## [Data shown]
_ _ _

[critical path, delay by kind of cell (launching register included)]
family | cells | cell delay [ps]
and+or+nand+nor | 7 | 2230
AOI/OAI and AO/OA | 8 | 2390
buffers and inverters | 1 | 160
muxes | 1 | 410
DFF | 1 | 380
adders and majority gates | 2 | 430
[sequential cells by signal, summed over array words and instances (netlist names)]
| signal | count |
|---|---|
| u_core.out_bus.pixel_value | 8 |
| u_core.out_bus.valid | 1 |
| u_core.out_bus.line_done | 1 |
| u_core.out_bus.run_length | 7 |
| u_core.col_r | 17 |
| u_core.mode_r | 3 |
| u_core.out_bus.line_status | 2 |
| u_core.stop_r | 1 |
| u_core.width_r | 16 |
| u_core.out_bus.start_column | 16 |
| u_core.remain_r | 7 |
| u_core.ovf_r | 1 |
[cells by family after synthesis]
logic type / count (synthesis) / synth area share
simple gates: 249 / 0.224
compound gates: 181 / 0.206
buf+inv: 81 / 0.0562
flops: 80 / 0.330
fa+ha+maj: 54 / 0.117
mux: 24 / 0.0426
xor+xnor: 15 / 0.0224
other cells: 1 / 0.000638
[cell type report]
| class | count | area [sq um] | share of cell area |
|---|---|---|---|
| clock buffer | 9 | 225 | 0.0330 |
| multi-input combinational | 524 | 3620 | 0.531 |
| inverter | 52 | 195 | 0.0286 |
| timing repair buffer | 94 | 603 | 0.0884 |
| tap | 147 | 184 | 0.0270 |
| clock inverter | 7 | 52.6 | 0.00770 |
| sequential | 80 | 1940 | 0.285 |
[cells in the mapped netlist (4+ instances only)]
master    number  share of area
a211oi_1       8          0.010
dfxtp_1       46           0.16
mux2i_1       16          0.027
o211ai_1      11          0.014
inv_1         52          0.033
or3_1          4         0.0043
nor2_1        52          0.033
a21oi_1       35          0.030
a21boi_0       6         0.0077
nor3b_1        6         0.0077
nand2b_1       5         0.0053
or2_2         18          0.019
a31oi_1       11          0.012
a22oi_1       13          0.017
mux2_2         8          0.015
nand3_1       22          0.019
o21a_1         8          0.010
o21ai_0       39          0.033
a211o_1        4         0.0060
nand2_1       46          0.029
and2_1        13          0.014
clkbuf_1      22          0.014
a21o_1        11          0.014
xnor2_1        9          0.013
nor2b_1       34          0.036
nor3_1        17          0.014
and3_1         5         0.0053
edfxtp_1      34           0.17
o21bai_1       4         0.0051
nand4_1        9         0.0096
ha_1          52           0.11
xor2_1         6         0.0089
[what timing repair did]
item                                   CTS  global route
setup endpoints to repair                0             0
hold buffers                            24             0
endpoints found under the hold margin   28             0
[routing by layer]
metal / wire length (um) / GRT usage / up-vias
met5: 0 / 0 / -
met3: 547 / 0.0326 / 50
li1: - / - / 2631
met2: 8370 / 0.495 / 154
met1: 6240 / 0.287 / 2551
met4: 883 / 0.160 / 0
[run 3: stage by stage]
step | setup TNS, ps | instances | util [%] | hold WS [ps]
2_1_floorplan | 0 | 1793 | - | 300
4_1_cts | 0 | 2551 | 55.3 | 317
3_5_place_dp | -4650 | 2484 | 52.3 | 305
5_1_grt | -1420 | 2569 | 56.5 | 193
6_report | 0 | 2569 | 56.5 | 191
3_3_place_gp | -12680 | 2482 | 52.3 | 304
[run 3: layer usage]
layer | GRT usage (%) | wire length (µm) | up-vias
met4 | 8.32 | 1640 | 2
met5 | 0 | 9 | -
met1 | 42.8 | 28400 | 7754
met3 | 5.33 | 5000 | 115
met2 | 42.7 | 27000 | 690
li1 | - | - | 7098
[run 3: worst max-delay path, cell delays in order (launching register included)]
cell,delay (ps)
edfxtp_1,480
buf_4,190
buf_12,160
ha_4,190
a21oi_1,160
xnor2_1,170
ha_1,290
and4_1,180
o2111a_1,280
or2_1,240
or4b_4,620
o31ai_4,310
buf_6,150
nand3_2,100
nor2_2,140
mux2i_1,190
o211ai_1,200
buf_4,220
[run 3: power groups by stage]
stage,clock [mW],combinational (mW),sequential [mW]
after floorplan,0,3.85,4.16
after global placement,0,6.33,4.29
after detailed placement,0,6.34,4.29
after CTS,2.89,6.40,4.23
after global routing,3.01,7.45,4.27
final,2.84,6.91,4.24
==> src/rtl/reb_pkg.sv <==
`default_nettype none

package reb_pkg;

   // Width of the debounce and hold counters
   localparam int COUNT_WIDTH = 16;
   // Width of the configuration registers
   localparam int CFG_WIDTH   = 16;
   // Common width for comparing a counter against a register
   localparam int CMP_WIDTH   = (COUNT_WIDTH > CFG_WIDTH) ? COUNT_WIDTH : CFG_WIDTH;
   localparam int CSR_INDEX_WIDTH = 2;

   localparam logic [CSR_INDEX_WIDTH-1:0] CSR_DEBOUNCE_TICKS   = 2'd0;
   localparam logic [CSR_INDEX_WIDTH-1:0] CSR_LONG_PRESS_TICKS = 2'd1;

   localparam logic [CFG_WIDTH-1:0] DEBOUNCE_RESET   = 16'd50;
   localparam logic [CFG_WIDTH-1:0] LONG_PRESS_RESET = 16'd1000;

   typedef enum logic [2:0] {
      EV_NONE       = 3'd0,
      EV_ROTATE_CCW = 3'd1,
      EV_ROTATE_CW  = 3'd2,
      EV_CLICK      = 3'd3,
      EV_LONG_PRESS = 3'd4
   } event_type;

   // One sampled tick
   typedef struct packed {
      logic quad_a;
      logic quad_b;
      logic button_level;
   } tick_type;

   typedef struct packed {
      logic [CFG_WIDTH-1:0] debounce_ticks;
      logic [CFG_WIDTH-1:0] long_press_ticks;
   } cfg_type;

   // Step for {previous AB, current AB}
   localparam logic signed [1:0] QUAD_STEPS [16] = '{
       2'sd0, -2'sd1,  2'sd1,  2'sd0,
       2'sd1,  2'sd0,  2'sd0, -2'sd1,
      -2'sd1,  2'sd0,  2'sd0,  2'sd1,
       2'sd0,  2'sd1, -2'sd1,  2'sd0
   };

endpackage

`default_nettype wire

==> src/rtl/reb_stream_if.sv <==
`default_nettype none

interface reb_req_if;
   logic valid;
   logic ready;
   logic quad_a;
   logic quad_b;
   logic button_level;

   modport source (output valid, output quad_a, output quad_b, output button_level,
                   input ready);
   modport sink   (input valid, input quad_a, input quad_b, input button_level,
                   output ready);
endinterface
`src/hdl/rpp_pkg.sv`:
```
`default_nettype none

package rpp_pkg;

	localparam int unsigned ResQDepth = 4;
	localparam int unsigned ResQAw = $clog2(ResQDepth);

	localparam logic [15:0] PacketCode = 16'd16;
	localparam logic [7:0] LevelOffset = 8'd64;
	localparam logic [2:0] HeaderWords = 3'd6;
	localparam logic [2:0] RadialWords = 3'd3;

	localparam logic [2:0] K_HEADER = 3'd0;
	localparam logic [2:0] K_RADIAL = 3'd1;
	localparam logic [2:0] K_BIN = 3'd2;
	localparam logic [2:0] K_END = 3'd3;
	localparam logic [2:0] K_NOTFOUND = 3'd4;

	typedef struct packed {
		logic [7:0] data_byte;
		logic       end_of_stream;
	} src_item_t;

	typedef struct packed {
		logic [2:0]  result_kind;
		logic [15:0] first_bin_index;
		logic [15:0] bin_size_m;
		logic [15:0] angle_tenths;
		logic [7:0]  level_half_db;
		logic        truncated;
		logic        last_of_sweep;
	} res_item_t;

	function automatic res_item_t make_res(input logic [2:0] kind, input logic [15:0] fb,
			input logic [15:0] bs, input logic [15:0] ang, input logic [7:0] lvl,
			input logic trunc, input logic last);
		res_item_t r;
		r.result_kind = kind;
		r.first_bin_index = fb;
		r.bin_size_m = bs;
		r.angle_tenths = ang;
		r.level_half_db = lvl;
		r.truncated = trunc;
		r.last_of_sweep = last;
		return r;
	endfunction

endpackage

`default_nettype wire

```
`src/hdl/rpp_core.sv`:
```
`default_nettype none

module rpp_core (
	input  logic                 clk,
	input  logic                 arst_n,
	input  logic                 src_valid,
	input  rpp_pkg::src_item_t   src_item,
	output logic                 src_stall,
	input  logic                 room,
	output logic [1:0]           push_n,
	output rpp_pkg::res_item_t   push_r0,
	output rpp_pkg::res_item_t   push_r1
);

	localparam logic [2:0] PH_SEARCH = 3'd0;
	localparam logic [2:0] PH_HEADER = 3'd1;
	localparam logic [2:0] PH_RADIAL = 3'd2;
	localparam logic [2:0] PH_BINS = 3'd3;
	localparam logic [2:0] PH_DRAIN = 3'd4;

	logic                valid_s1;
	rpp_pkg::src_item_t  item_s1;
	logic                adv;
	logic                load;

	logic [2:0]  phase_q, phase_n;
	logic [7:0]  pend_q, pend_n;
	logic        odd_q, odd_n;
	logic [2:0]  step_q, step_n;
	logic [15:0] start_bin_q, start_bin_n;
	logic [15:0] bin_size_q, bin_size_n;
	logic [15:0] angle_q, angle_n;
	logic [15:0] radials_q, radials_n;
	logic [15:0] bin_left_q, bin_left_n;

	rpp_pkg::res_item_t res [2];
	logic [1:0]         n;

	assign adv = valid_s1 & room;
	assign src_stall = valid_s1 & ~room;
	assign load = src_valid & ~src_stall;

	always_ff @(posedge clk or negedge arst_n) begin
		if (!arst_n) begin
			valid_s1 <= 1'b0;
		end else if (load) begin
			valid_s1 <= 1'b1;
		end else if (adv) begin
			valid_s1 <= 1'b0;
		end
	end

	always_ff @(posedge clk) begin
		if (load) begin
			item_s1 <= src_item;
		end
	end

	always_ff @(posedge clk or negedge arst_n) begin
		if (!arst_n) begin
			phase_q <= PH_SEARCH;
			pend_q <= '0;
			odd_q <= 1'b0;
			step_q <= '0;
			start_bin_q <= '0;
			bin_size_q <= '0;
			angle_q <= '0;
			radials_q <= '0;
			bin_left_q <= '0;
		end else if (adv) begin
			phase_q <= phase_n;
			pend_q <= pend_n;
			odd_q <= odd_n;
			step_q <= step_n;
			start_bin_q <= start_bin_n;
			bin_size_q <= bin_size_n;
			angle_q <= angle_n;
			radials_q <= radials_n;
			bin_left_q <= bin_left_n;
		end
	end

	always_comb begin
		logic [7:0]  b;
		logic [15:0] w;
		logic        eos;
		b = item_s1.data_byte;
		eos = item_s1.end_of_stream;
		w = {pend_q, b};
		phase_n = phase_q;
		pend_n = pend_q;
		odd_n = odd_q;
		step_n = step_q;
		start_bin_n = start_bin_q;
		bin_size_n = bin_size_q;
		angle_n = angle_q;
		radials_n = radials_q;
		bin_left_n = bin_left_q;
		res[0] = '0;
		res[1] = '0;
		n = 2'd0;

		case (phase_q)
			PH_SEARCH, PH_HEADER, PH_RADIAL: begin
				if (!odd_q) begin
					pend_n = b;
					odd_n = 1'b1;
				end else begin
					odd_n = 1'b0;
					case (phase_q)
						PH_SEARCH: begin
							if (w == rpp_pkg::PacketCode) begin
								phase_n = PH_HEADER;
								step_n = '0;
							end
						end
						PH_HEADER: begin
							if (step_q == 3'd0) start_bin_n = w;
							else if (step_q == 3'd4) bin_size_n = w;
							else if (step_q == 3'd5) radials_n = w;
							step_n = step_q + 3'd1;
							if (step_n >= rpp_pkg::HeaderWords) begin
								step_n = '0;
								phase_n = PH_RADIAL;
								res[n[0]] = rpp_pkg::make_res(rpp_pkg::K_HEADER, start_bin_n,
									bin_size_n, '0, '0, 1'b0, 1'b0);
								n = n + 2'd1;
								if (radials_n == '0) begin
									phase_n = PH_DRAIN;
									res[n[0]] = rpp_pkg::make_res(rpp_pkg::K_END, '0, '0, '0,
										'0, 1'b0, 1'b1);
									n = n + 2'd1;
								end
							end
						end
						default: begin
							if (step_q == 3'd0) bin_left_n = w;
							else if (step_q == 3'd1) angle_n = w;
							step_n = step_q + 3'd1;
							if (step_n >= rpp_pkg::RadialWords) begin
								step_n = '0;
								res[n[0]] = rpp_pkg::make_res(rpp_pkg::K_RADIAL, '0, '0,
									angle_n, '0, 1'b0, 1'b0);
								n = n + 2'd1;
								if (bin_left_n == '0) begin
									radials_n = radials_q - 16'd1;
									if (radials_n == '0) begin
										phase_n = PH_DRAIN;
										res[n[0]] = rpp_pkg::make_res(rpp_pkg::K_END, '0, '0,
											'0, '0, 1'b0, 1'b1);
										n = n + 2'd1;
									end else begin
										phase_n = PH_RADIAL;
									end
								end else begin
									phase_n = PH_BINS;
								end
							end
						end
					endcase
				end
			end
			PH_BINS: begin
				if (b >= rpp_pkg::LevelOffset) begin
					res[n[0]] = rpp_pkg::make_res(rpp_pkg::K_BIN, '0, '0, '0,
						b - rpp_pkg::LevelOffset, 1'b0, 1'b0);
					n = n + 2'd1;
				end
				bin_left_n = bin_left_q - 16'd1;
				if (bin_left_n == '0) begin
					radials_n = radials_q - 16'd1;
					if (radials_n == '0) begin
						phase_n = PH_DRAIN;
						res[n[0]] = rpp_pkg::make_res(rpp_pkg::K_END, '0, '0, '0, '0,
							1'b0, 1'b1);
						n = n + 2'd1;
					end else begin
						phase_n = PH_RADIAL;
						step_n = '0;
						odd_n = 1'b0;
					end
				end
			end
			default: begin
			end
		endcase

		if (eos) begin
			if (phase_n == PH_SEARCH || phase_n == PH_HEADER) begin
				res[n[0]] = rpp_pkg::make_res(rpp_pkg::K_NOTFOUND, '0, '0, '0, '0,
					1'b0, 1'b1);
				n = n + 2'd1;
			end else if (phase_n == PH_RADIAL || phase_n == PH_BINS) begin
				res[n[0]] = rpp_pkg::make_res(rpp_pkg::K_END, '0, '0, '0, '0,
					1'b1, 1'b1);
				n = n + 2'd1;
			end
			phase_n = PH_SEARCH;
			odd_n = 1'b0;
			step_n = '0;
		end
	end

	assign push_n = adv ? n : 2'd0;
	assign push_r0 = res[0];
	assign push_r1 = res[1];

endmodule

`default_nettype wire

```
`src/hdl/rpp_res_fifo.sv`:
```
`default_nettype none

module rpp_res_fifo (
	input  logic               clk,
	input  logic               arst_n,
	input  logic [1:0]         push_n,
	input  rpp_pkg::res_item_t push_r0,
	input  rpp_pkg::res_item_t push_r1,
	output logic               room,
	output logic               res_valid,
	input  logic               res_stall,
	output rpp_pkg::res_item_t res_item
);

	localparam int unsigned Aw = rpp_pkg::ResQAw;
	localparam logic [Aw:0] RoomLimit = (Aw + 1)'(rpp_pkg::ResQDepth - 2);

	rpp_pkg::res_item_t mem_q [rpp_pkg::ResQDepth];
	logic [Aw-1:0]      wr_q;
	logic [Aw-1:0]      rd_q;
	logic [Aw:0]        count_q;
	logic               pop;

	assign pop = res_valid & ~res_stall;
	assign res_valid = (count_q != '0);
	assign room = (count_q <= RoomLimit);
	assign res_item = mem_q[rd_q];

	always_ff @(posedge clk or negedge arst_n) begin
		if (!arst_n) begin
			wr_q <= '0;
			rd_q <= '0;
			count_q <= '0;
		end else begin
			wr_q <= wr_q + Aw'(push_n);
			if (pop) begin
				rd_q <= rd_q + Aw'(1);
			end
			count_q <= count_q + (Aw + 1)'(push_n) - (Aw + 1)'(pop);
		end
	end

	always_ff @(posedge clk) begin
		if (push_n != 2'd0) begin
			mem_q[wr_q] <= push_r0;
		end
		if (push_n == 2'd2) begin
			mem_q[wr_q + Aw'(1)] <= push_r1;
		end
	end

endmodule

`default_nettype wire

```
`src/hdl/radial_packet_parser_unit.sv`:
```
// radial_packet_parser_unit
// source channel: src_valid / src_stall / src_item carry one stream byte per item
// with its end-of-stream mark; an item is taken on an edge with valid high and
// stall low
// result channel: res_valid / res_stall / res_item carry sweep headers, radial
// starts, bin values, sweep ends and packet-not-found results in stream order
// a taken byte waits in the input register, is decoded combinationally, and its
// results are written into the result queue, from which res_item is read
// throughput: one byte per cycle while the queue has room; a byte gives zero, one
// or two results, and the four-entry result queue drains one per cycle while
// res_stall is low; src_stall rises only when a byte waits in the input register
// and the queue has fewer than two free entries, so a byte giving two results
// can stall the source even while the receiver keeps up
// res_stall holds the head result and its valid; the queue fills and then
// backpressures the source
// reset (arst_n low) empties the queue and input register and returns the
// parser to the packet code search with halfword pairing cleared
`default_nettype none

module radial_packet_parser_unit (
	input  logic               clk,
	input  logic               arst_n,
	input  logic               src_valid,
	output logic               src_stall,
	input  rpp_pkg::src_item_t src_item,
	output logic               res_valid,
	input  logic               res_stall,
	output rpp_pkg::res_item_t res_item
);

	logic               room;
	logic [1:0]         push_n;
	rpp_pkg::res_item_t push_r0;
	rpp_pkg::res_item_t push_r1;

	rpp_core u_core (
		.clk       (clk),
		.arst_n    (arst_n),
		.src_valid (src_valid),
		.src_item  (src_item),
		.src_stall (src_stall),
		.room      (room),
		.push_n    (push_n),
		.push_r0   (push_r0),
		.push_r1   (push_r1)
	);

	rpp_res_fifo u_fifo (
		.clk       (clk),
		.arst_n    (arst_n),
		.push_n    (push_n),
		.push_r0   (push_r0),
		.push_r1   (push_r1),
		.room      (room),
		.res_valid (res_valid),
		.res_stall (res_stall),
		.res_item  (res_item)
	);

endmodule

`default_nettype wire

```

_ _ _

From the line holding "[what timing repair did]" to the line holding "cell,delay (ps)", inclusive, restate each line above exactly as written.

## [Reply]
[what timing repair did]
item                                   CTS  global route
setup endpoints to repair                0             0
hold buffers                            24             0
endpoints found under the hold margin   28             0
[routing by layer]
metal / wire length (um) / GRT usage / up-vias
met5: 0 / 0 / -
met3: 547 / 0.0326 / 50
li1: - / - / 2631
met2: 8370 / 0.495 / 154
met1: 6240 / 0.287 / 2551
met4: 883 / 0.160 / 0
[run 3: stage by stage]
step | setup TNS, ps | instances | util [%] | hold WS [ps]
2_1_floorplan | 0 | 1793 | - | 300
4_1_cts | 0 | 2551 | 55.3 | 317
3_5_place_dp | -4650 | 2484 | 52.3 | 305
5_1_grt | -1420 | 2569 | 56.5 | 193
6_report | 0 | 2569 | 56.5 | 191
3_3_place_gp | -12680 | 2482 | 52.3 | 304
[run 3: layer usage]
layer | GRT usage (%) | wire length (µm) | up-vias
met4 | 8.32 | 1640 | 2
met5 | 0 | 9 | -
met1 | 42.8 | 28400 | 7754
met3 | 5.33 | 5000 | 115
met2 | 42.7 | 27000 | 690
li1 | - | - | 7098
[run 3: worst max-delay path, cell delays in order (launching register included)]
cell,delay (ps)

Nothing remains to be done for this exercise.